In TransUnion v. Ramirez, 2021 U.S. Lexis 3401 (U.S. June 25, 2021), Justice Kavanaugh, joined by Roberts, C.J. and Alito, Gorsuch, and Barrett, J.J., reversed the almost $40 million award affirmed by the Ninth Circuit Court of Appeals and reduced a FCRA class of over 8,000 to a class of just over 1,800 finding “no concrete harm, no standing.”  Justices Thomas, Kagan, Sotomayor, and Breyer dissented.

In Part I of the Opinion, the Court summarized the Fair Credit Reporting Act, the applicable proof requirements and set forth the allegations of the Named Plaintiff and Class Representative, Sergio Ramirez.  Those facts have been set forth in an earlier post on this blog.  In short, Mr. Ramirez and the class of 8,184 other members presented three claims under FCRA to a jury: a reasonable procedures claim and two claims relating to the formatting of the reports and summary of rights, arising from the use of TransUnion’s “OFAC Advisor” tool which added an alert to a credit report to indicate whether the consumer was a Specially Designated National (“SDN”) on the Office of Foreign Assets Control (“OFAC”) list.    The Ninth Circuit affirmed the jury award as to all counts, finding that the class members had standing to assert all three claims, but reduced the punitive damages award as excessive.

In Part II of the Court’s Opinion, Judge Kavanaugh discussed Article III standing noting that Article III standing requires three elements: “a plaintiff must show (i) that he has suffered an injury in fact that is concrete, particularized and actual or imminent; (ii) that the injury was likely caused by the defendants; and (iii) that the injury would likely be redressed by judicial relief.”  2021 U.S. LEXIS 3401, *16.  Here, as it was in Spokeo, Inc. v. Robins, 578 U.S. 330 (2016), the relevant element is the first – a demonstration of concrete harm – “that is, real, and not abstract.”  2021 U.S. LEXIS 3401, *18.  The Court considered the factors that make tangible, intangible and constitutional harms concrete.  The Court made clear, reiterating the holding in Spokeo, that the violation of a statute, without more, is not evidence of concrete injury-in-fact.

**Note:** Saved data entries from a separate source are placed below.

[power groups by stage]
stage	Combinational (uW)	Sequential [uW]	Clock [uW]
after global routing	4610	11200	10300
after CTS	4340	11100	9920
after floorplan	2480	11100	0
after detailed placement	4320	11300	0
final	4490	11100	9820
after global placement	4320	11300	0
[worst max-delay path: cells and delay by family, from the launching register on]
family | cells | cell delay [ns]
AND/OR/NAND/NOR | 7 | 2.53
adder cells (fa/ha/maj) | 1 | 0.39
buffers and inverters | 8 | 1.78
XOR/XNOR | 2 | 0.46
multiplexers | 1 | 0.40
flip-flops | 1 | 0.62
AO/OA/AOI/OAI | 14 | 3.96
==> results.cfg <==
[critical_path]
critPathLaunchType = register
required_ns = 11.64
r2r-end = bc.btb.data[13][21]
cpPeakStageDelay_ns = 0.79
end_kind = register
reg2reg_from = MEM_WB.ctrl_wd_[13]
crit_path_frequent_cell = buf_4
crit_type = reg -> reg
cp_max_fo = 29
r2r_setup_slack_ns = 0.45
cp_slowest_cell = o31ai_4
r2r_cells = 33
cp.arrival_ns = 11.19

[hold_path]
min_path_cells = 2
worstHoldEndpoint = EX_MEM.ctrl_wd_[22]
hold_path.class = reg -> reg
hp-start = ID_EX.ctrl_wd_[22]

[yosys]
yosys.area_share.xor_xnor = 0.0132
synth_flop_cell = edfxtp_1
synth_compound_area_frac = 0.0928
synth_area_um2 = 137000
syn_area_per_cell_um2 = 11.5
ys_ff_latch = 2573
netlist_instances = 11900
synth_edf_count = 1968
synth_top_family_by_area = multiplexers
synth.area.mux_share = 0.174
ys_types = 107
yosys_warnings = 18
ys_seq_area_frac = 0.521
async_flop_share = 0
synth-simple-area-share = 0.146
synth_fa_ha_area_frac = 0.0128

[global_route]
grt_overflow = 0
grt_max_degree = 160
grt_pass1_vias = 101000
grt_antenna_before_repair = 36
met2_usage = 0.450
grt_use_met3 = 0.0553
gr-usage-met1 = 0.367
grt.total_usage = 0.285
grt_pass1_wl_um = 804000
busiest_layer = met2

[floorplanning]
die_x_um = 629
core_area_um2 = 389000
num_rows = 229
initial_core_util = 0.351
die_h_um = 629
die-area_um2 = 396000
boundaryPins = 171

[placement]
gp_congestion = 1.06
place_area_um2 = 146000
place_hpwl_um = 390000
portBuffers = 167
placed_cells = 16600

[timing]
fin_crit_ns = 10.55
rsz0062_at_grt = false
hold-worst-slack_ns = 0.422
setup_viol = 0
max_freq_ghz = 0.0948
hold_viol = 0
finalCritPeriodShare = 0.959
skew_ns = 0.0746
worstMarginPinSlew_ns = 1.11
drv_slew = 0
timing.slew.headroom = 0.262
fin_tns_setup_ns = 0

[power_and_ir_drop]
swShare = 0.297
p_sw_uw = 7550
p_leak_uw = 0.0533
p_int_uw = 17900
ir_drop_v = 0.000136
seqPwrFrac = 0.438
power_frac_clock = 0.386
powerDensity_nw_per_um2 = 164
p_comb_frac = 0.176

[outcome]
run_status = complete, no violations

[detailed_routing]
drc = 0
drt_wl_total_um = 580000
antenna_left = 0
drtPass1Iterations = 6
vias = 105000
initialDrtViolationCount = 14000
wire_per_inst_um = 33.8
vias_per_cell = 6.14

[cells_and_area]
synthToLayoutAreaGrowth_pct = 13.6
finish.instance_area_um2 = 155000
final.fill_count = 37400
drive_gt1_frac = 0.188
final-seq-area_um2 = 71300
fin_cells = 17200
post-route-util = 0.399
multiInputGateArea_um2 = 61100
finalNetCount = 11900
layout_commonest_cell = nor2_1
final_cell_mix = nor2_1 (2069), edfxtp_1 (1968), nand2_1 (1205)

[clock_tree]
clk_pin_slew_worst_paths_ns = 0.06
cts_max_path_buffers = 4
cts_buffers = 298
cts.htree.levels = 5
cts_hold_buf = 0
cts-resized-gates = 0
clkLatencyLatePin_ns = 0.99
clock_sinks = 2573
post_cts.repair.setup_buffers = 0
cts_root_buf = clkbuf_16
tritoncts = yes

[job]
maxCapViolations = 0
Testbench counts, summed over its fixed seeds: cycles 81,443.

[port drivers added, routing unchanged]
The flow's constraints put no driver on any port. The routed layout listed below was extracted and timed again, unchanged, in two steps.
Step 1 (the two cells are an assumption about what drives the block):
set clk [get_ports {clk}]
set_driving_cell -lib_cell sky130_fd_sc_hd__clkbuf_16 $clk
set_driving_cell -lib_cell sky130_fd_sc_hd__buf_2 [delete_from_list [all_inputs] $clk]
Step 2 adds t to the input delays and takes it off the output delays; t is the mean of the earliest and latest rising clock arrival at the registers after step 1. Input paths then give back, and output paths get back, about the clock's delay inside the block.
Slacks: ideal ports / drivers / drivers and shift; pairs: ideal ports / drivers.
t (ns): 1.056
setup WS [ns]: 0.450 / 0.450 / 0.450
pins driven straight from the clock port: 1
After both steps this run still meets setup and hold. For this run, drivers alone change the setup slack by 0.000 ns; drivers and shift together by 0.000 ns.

"For standing purposes, ... an important difference exists between (i) a plaintiff’s statutory cause of action to sue a defendant over the defendant’s violation of federal law, and (ii) a plaintiff’s suffering concrete harm because of the defendant’s violation of federal law. ... an injury in law is not an injury in fact.  Only those plaintiffs who have been concretely harmed by a defendant’s statutory violation may sue that private defendant over that violation in federal court."

2021 U.S. LEXIS 3401, *21 (emphasis added).  Summarizing the importance of the concrete-harm requirement, Justice Kavanaugh wrote it is “essential to the Constitution’s separation of powers.”  Id. at *24.

The Court went on to apply the law regarding standing to the claims at issue.  The Court found that those 1,853 class members (including Mr. Ramirez) whose credit reports containing misleading information were transmitted to third parties has demonstrated an intangible injury of reputational harm, such as that often alleged in connection with a defamation claim.  Rejecting the argument of TransUnion that the information regarding OFAC was not literally false, but rather was only misleading, the Court held that the Class Members’ asserted harm satisfied the close relationship test; “the harm from a misleading statement of this kind bears a sufficiently close relationship to the harm from a false and defamatory statement.”  Id. at *28.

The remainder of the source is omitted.